▸ **EXERCISE GOAL**:
Pull every line containing "global" from the data.

═══

==> config.mk <==
export PLATFORM = sky130hd
export DESIGN_NAME = node_task_table_flat
export DESIGN_NICKNAME = d
export VERILOG_FILES = /design/src/rtl/node_task_table_if.sv /design/src/rtl/node_task_table.sv /design/src/flat_wrapper.sv
export SDC_FILE = /design/constraint.sdc
export NUM_CORES = 2
export LEC_CHECK = 0
export BUFFER_PORTS_ARGS = -buffer_cell sky130_fd_sc_hd__buf_2
export CAP_MARGIN = 20
export CORE_MARGIN = 2
export CORE_UTILIZATION = 50
export DETAILED_ROUTE_END_ITERATION = 10
export PLACE_DENSITY = 0.76
export SETUP_SLACK_MARGIN = 0.5
export SYNTH_ARGS = -nofsm -noshare
export SYNTH_HDL_FRONTEND = slang
export SYNTH_SLANG_ARGS = --single-unit
==> constraint.sdc <==
create_clock -name clk -period 55.1 [get_ports clk]
set_input_delay 11.02 -clock clk [delete_from_list [all_inputs] [get_ports clk]]
set_output_delay 11.02 -clock clk [all_outputs]
set_load 0.01 [all_outputs]
==> src/rtl/node_task_table_if.sv <==
// if_axi_light: AXI-lite bundle (AW, W, B, AR, R channels) shared by the
// control interconnect and the node task table.
//   master modport: drives addresses, write data and response-ready.
//   slave  modport: drives the ready signals and the B/R responses.
`ifndef AXI_ADDR_WIDTH
`define AXI_ADDR_WIDTH 32
`endif
`ifndef AXI_DATA_WIDTH
`define AXI_DATA_WIDTH 32
`endif

interface if_axi_light;
    logic [`AXI_ADDR_WIDTH-1:0]   awaddr;
    logic                         awvalid;
    logic                         awready;
    logic [`AXI_DATA_WIDTH-1:0]   wdata;
    logic [`AXI_DATA_WIDTH/8-1:0] wstrb;
    logic                         wvalid;
    logic                         wready;
    logic [1:0]                   bresp;
    logic                         bvalid;
    logic                         bready;
    logic [`AXI_ADDR_WIDTH-1:0]   araddr;
    logic                         arvalid;
    logic                         arready;
    logic [`AXI_DATA_WIDTH-1:0]   rdata;
    logic [1:0]                   rresp;
    logic                         rvalid;
    logic                         rready;

    modport master (
        output awaddr, awvalid, input awready,
        output wdata, wstrb, wvalid, input wready,
        input  bresp, bvalid, output bready,
        output araddr, arvalid, input arready,
        input  rdata, rresp, rvalid, output rready
    );

    modport slave (
        input  awaddr, awvalid, output awready,
        input  wdata, wstrb, wvalid, output wready,
        output bresp, bvalid, input bready,
        input  araddr, arvalid, output arready,
        output rdata, rresp, rvalid, input rready
    );
endinterface

==> src/rtl/node_task_table.sv <==
// node_task_table: one program-address slot per processing node.
// Nodes poll their slot over AXI-lite reads and report completion by
// writing 0; the scheduler loads new program addresses into empty slots.
// Ports:
//   clk, res      clock and asynchronous active-high reset
//   s_axi         AXI-lite slave (reads return slot, writes store slot)
//   assign_*      scheduler load request (valid/ready, node id, address)
//   busy          bit n set while slot n is nonzero
//   fin_valid/fin_node  one-cycle pulse when a node clears a nonzero slot
`ifndef AXI_ADDR_WIDTH
`define AXI_ADDR_WIDTH 32
`endif
`ifndef AXI_DATA_WIDTH
`define AXI_DATA_WIDTH 32
`endif

module node_task_table #(
    parameter int NODES      = 32,
    parameter int INDEX_PROG = 7,
    parameter int PICO_MSB   = 6,
    parameter int PICO_LSB   = 2
) (
    input  logic                       clk,
    input  logic                       res,
    if_axi_light.slave                 s_axi,
    input  logic                       assign_valid,
    input  logic [4:0]                 assign_node,
    input  logic [`AXI_DATA_WIDTH-1:0] assign_addr,
    output logic                       assign_ready,
    output logic [NODES-1:0]           busy,
    output logic                       fin_valid,
    output logic [4:0]                 fin_node
);
    localparam int DW = `AXI_DATA_WIDTH;
    localparam int SW = DW / 8;
    // Bit n set when node id n exists; lets a 5-bit id be range-checked
    // without a comparison that is constant for NODES=32.
    localparam logic [63:0] NODE_MASK_WIDE = (64'd1 << NODES) - 64'd1;
    localparam logic [31:0] NODE_MASK      = NODE_MASK_WIDE[31:0];
    localparam logic [1:0]  RESP_OKAY      = 2'b00;
    localparam logic [1:0]  RESP_SLVERR    = 2'b10;

    typedef enum logic {R_IDLE, R_RESP} r_state_t;
    typedef enum logic [1:0] {W_COLLECT, W_COMMIT, W_RESP} w_state_t;

    logic [DW-1:0] slot_reg [NODES];

    r_state_t      r_state_reg, r_state_next;
    logic [DW-1:0] rdata_reg;
    logic [1:0]    rresp_reg;

    w_state_t      w_state_reg, w_state_next;
    logic          aw_latched_reg, w_latched_reg;
    logic          aw_prog_reg;
    logic [4:0]    aw_id_reg;
    logic [DW-1:0] wdata_reg;
    logic [SW-1:0] wstrb_reg;
    logic [1:0]    bresp_reg;

    logic [4:0]    ar_id;
    logic          ar_legal;
    logic          ar_hs, aw_hs, w_hs;
    logic          commit_en, commit_legal;
    logic [DW-1:0] old_slot;
    logic          load_en;
    logic          unused_addr_bits;

    assign unused_addr_bits = ^{s_axi.awaddr, s_axi.araddr};

    // ---------------- read path ----------------
    assign ar_id    = s_axi.araddr[PICO_MSB:PICO_LSB];
    assign ar_legal = s_axi.araddr[INDEX_PROG] && NODE_MASK[ar_id];
    assign ar_hs    = (r_state_reg == R_IDLE) && s_axi.arvalid;

    always_comb begin
        r_state_next   = r_state_reg;
        s_axi.arready  = 1'b0;
        s_axi.rvalid   = 1'b0;
        case (r_state_reg)
            R_IDLE: begin
                s_axi.arready = 1'b1;
                if (s_axi.arvalid) r_state_next = R_RESP;
            end
            R_RESP: begin
                s_axi.rvalid = 1'b1;
                if (s_axi.rready) r_state_next = R_IDLE;
            end
            default: r_state_next = R_IDLE;
        endcase
    end

    always_ff @(posedge clk or posedge res) begin
        if (res) begin
            r_state_reg <= R_IDLE;
            rdata_reg   <= '0;
            rresp_reg   <= RESP_OKAY;
        end else begin
            r_state_reg <= r_state_next;
            if (ar_hs) begin
                rdata_reg <= ar_legal ? slot_reg[ar_id] : '0;
                rresp_reg <= ar_legal ? RESP_OKAY : RESP_SLVERR;
            end
        end
    end

    assign s_axi.rdata = rdata_reg;
    assign s_axi.rresp = rresp_reg;

    // ---------------- write path ----------------
    assign aw_hs = (w_state_reg == W_COLLECT) && !aw_latched_reg && s_axi.awvalid;
    assign w_hs  = (w_state_reg == W_COLLECT) && !w_latched_reg  && s_axi.wvalid;

    always_comb begin
        w_state_next  = w_state_reg;
        s_axi.awready = 1'b0;
        s_axi.wready  = 1'b0;
        s_axi.bvalid  = 1'b0;
        case (w_state_reg)
            W_COLLECT: begin
                s_axi.awready = !aw_latched_reg;
                s_axi.wready  = !w_latched_reg;
                // Count this cycle's handshakes so the commit follows the
                // later of AW/W by exactly one cycle.
                if ((aw_latched_reg || aw_hs) && (w_latched_reg || w_hs))
                    w_state_next = W_COMMIT;
            end
            W_COMMIT: w_state_next = W_RESP;
            W_RESP: begin
                s_axi.bvalid = 1'b1;
                if (s_axi.bready) w_state_next = W_COLLECT;
            end
            default: w_state_next = W_COLLECT;
        endcase
    end

    assign commit_en    = (w_state_reg == W_COMMIT);
    assign commit_legal = aw_prog_reg && NODE_MASK[aw_id_reg] && (&wstrb_reg);
    assign old_slot     = slot_reg[aw_id_reg];

    always_ff @(posedge clk or posedge res) begin
        if (res) begin
            w_state_reg    <= W_COLLECT;
            aw_latched_reg <= 1'b0;
            w_latched_reg  <= 1'b0;
            aw_prog_reg    <= 1'b0;
            aw_id_reg      <= '0;
            wdata_reg      <= '0;
            wstrb_reg      <= '0;
            bresp_reg      <= RESP_OKAY;
        end else begin
            w_state_reg <= w_state_next;
            if (aw_hs) begin
                aw_latched_reg <= 1'b1;
                aw_prog_reg    <= s_axi.awaddr[INDEX_PROG];
                aw_id_reg      <= s_axi.awaddr[PICO_MSB:PICO_LSB];
            end
            if (w_hs) begin
                w_latched_reg <= 1'b1;
                wdata_reg     <= s_axi.wdata;
                wstrb_reg     <= s_axi.wstrb;
            end
            if (commit_en)
                bresp_reg <= commit_legal ? RESP_OKAY : RESP_SLVERR;
            if (w_state_reg == W_RESP && s_axi.bready) begin
                aw_latched_reg <= 1'b0;
                w_latched_reg  <= 1'b0;
            end
        end
    end

    assign s_axi.bresp = bresp_reg;

    assign fin_valid = commit_en && NODE_MASK[aw_id_reg] &&
                       (old_slot != '0) && (wdata_reg == '0);
    assign fin_node  = fin_valid ? aw_id_reg : 5'd0;

    // ---------------- scheduler load ----------------
    // The committing slot is blocked for the commit cycle so a load can
    // never race a node write on the same slot.
    assign assign_ready = NODE_MASK[assign_node] && (slot_reg[assign_node] == '0) &&
                          !(commit_en && aw_id_reg == assign_node);
    assign load_en      = assign_valid && assign_ready;

    always_ff @(posedge clk or posedge res) begin
        if (res) begin
            for (int i = 0; i < NODES; i++) slot_reg[i] <= '0;
        end else begin
            for (int i = 0; i < NODES; i++) begin
                if (commit_en && commit_legal && aw_id_reg == 5'(i))
                    slot_reg[i] <= wdata_reg;
                else if (load_en && assign_node == 5'(i))
                    slot_reg[i] <= assign_addr;
            end
        end
    end

    for (genvar gi = 0; gi < NODES; gi++) begin : g_busy
        assign busy[gi] = |slot_reg[gi];
    end
endmodule

==> src/flat_wrapper.sv <==
// flat-port wrapper written by rule: the top's interface ports become plain ports
module node_task_table_flat 
#(
    parameter int NODES      = 32,
    parameter int INDEX_PROG = 7,
    parameter int PICO_MSB   = 6,
    parameter int PICO_LSB   = 2
)
  (clk, res, assign_valid, assign_node, assign_addr, assign_ready, busy, fin_valid, fin_node, s_axi_awaddr, s_axi_awvalid, s_axi_awready, s_axi_wdata, s_axi_wstrb, s_axi_wvalid, s_axi_wready, s_axi_bresp, s_axi_bvalid, s_axi_bready, s_axi_araddr, s_axi_arvalid, s_axi_arready, s_axi_rdata, s_axi_rresp, s_axi_rvalid, s_axi_rready);
  if_axi_light s_axi_i ();
  input  logic clk;
  input  logic res;
  input  logic assign_valid;
  input  logic [4:0] assign_node;
  input  logic [`AXI_DATA_WIDTH-1:0] assign_addr;
  output logic assign_ready;
  output logic [NODES-1:0] busy;
  output logic fin_valid;
  output logic [4:0] fin_node;
  input wire logic [$bits(s_axi_i.awaddr)-1:0] s_axi_awaddr;
  input wire logic [$bits(s_axi_i.awvalid)-1:0] s_axi_awvalid;
  output wire logic [$bits(s_axi_i.awready)-1:0] s_axi_awready;
  input wire logic [$bits(s_axi_i.wdata)-1:0] s_axi_wdata;
  input wire logic [$bits(s_axi_i.wstrb)-1:0] s_axi_wstrb;
  input wire logic [$bits(s_axi_i.wvalid)-1:0] s_axi_wvalid;
  output wire logic [$bits(s_axi_i.wready)-1:0] s_axi_wready;
  output wire logic [$bits(s_axi_i.bresp)-1:0] s_axi_bresp;
  output wire logic [$bits(s_axi_i.bvalid)-1:0] s_axi_bvalid;
  input wire logic [$bits(s_axi_i.bready)-1:0] s_axi_bready;
  input wire logic [$bits(s_axi_i.araddr)-1:0] s_axi_araddr;
  input wire logic [$bits(s_axi_i.arvalid)-1:0] s_axi_arvalid;
  output wire logic [$bits(s_axi_i.arready)-1:0] s_axi_arready;
  output wire logic [$bits(s_axi_i.rdata)-1:0] s_axi_rdata;
  output wire logic [$bits(s_axi_i.rresp)-1:0] s_axi_rresp;
  output wire logic [$bits(s_axi_i.rvalid)-1:0] s_axi_rvalid;
  input wire logic [$bits(s_axi_i.rready)-1:0] s_axi_rready;
  assign s_axi_i.awaddr = s_axi_awaddr;
  assign s_axi_i.awvalid = s_axi_awvalid;
  assign s_axi_awready = s_axi_i.awready;
  assign s_axi_i.wdata = s_axi_wdata;
  assign s_axi_i.wstrb = s_axi_wstrb;
  assign s_axi_i.wvalid = s_axi_wvalid;
  assign s_axi_wready = s_axi_i.wready;
  assign s_axi_bresp = s_axi_i.bresp;
  assign s_axi_bvalid = s_axi_i.bvalid;
  assign s_axi_i.bready = s_axi_bready;
  assign s_axi_i.araddr = s_axi_araddr;
  assign s_axi_i.arvalid = s_axi_arvalid;
  assign s_axi_arready = s_axi_i.arready;
  assign s_axi_rdata = s_axi_i.rdata;
  assign s_axi_rresp = s_axi_i.rresp;
  assign s_axi_rvalid = s_axi_i.rvalid;
  assign s_axi_i.rready = s_axi_rready;
  node_task_table #(.NODES(NODES), .INDEX_PROG(INDEX_PROG), .PICO_MSB(PICO_MSB), .PICO_LSB(PICO_LSB)) u_core (.clk(clk), .res(res), .s_axi(s_axi_i), .assign_valid(assign_valid), .assign_node(assign_node), .assign_addr(assign_addr), .assign_ready(assign_ready), .busy(busy), .fin_valid(fin_valid), .fin_node(fin_node));
endmodule
==> out/qor.yml <==
outcome:
  status: "completed"
floorplanning:
  ios: 225
  dieHeight_um: 356
  fp.dieW_um: 356
  start_util_pct: 50.2
  coreArea_um2: 123000
  dieArea_um2: 127000
  core.rowCount: 129
setup_path:
  cp_max_fo: 50
  worst-path-buf-inv: 5
  critPathTopFamily: "buffers and inverters"
  crit_slowest_cell: "nand2b_1"
  r2r-end: "u_core.slot_reg[225]$_DFFE_PP0P_"
  cp-start-kind: "primary input"
  cp-end-kind: "output pin"
  max_stage_delay_ns: 0.80
  r2r-start: "u_core.slot_reg[171]$_DFFE_PP0P_"
  ff2ff_path_depth: 12
  rrSetupSlack_ns: 48.93
  cp.arrival_ns: 15.92
  crit_required_ns: 44.08
  path_class: "primary input to output pin"
  path_cells: "buf_2 > buf_4 > nand2b_1 > o221ai_1 > a221o_1 > o211ai_1 > or4b_1 > a222oi_1 > buf_4 > nand2_2 > inv_1 > buf_2"
drt:
  totalWireLength_um: 279000
  via_count: 58500
  drt-initial-drc-count: 11500
  post-route-drc-count: 0
  ant_nets: 0
  post_drt_wl_per_cell_um: 36.2
  drtPass1Iterations: 8
  via_per_inst: 7.61
hold_path:
  hp-start: "u_core.s_axi.rdata[23]$_DFFE_PP0P_"
  whs_endpoint: "u_core.s_axi.rdata[23]$_DFFE_PP0P_"
  hold_path_class: "register to register"
  min_path_cells: 2
grt:
  grt_first_pass_wirelength_um: 399000
  grt-ovfl-total: 0
  grt_usage_pct: 43.4
  antenna_found_initial: 13
  grt_max_degree: 113
  grt_pass1_vias: 55500
timing:
  tns_ns: 0
  max_freq_mhz: 37.1
  period_needed_ns: 26.94
  fin_ws_ns: 28.16
  maxSlewHeadroom_pct: 9.98
  maxSlewViolCount: 0
  hold_violations: 0
  hold_slack_ns: 0.472
  setup_viol_count_final: 0
  tightest_slew_ns: 1.34
  rsz0062_at_grt: "no"
  skew_ns: 0.0430
  min_period_over_period_pct: 48.9
logic_synthesis:
  synth_flop_cell: "dfrtp_1"
  synth.ff_latch_count: 1105
  synth_area_um2: 61800
  synth_warnings: 0
  synth_edf_count: 0
  avgSynthCellArea_um2: 10.0
  synth-seq-area-share_pct: 44.7
  yosysUniqueCellTypes: 76
  synth-async-reset-ratio_pct: 100
  synth_cells: 6161
cts:
  cts_resized: 0
  postCtsHoldBufs: 0
  cts_root_buffer: "clkbuf_16"
  cts_sinks: 1105
  clk_pin_slew_worst_paths_ns: 0.07
  cts_tree: "done"
  numCtsBuffers: 115
  post_cts_buffers: 0
  htree_levels: 3
  clk_latency_ns: 0.76
  ctsLongestPathBuffers: 3
place:
  pre_cts_slack_ns: 28.51
  place.gp.congestion: 1.08
  io_buffer_count: 170
  dp_cells: 7464
  dp_hpwl_um: 180000
finish:
  fin_nets: 6100
  regArea_um2: 27700
  layout-drive-gt1-share_pct: 17.1
  multi_input_area_um2: 31200
  largest_register_ffs: 1024
  syn_to_final_growth_pct: 9.10
  fillers: 10500
  fin_cells: 7695
power:
  power_mw: 3.01
  vdd_drop_max_mv: 0.0555
  p_leak_nw: 29.2
  power_density_nw_per_um2: 44.6
flow_run:
  maxCapViolations: 0
worst max-delay path by stage:
stage | from | endpoint | slack, ns | cells past startpoint
finish | assign_node[0] | assign_ready | 28.16 | 12
global route | assign_node[1] | assign_ready | 28.22 | 13
CTS | assign_node[0] | assign_ready | 28.49 | 12
detailed placement | assign_node[0] | assign_ready | 28.51 | 12
global placement | assign_node[0] | assign_ready | 28.47 | 12
floorplan | res | u_core.aw_id_reg[0]$_DFFE_PP0P_ | 12.97 | 1
final cells by class:
type                            count  area share [%]
Clock inverter                     38           0.577
Tap cell                         1637            3.04
Timing Repair Buffer              364            3.51
Multi-Input combinational cell   4291            46.3
Sequential cell                  1105            41.0
Clock buffer                      175            5.17
Inverter                           78           0.445
Antenna cell                        7          0.0260
routing by layer:
metal  global-route usage (%)  vias up  routed length, um
met1                     54.8    28700              94500
met4                     31.3       14              25800
met5                    0.415        -                238
met3                     18.8     1472              46500
li1                         -    22500                  -
met2                     59.3     5881             112000
stage by stage:
stage               util (%)  area, um2
finish                  54.8      67500
global route            54.8      67500
floorplan                  -      61900
global placement        51.5      63500
CTS                     54.7      67400
detailed placement      51.5      63500
cells by family after synthesis:
group | synth area share, %
multiplexers | 14.0
other | 0.00606
AO/OA/AOI/OAI | 17.4
buffers and inverters | 5.14
AND/OR/NAND/NOR | 18.7
XOR/XNOR | 0.0708
flip-flops | 44.7
synthesized netlist by cell type, types with 10 or more instances:
cell type / n / share of area, %
nor2_1: 1359 / 8.2
dfrtp_1: 1105 / 45
a211oi_1: 615 / 7.5
clkbuf_1: 448 / 2.7
mux4_2: 345 / 13
nor2b_1: 263 / 2.7
a221o_1: 258 / 4.2
nor3_1: 217 / 1.8
nor4_1: 188 / 1.9
nand2_1: 167 / 1.0
a21oi_1: 162 / 1.3
buf_2: 157 / 1.3
inv_1: 76 / 0.46
nand3_1: 67 / 0.54
buf_1: 66 / 0.40
o21ai_0: 59 / 0.48
or3_1: 57 / 0.58
mux2_2: 45 / 0.82
o21a_1: 41 / 0.50
mux2i_1: 39 / 0.63
nand2b_1: 39 / 0.39
or4_1: 39 / 0.47
o211ai_1: 38 / 0.46
o221a_2: 36 / 0.66
o32ai_1: 33 / 0.47
o211a_1: 32 / 0.52
nand4_1: 30 / 0.30
and3_1: 19 / 0.19
a41o_1: 16 / 0.26
buf_6: 12 / 0.22
and2_1: 11 / 0.11
o311ai_0: 10 / 0.14
power breakdown:
part           switching (mW)  internal [mW]  total (mW)
registers               0.134          0.942        1.08
logic                   0.762          0.351        1.11
clock network           0.354          0.463       0.817
total                    1.25           1.76        3.01
cell usage in the layout (no fill, tap or decap), drive strengths merged, types with 6 or more instances in the layout:
cell type	instances
and2	11
mux4	345
nand2	168
a2111oi	7
mux2i	39
o21a	41
nor2b	263
diode	7
nor3	218
o221a	36
nand4	30
clkinv	27
o311ai	11
bufinv	6
o32ai	33
o21ai	60
clkbuf	176
o211ai	38
a21oi	162
dfrtp	1105
nor4	191
o211a	32
nand3	68
a221o	258
inv	80
a31oi	8
buf	363
a41o	16
nor2	1359
o22ai	8
a211oi	615
and3	19
or3	57
mux2	45
or4	39
and4	8
nand2b	39
tightest hold or removal path: stages (launching register included):
cell and delay, ns:
dfrtp_1 0.34, nand2_1 0.04, o21ai_0 0.05
No activity file was read; power rests on OpenSTA's default activity.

═══

▸ **YOUR RESPONSE**:
global route | assign_node[1] | assign_ready | 28.22 | 13
global placement | assign_node[0] | assign_ready | 28.47 | 12
metal  global-route usage (%)  vias up  routed length, um
global route            54.8      67500
global placement        51.5      63500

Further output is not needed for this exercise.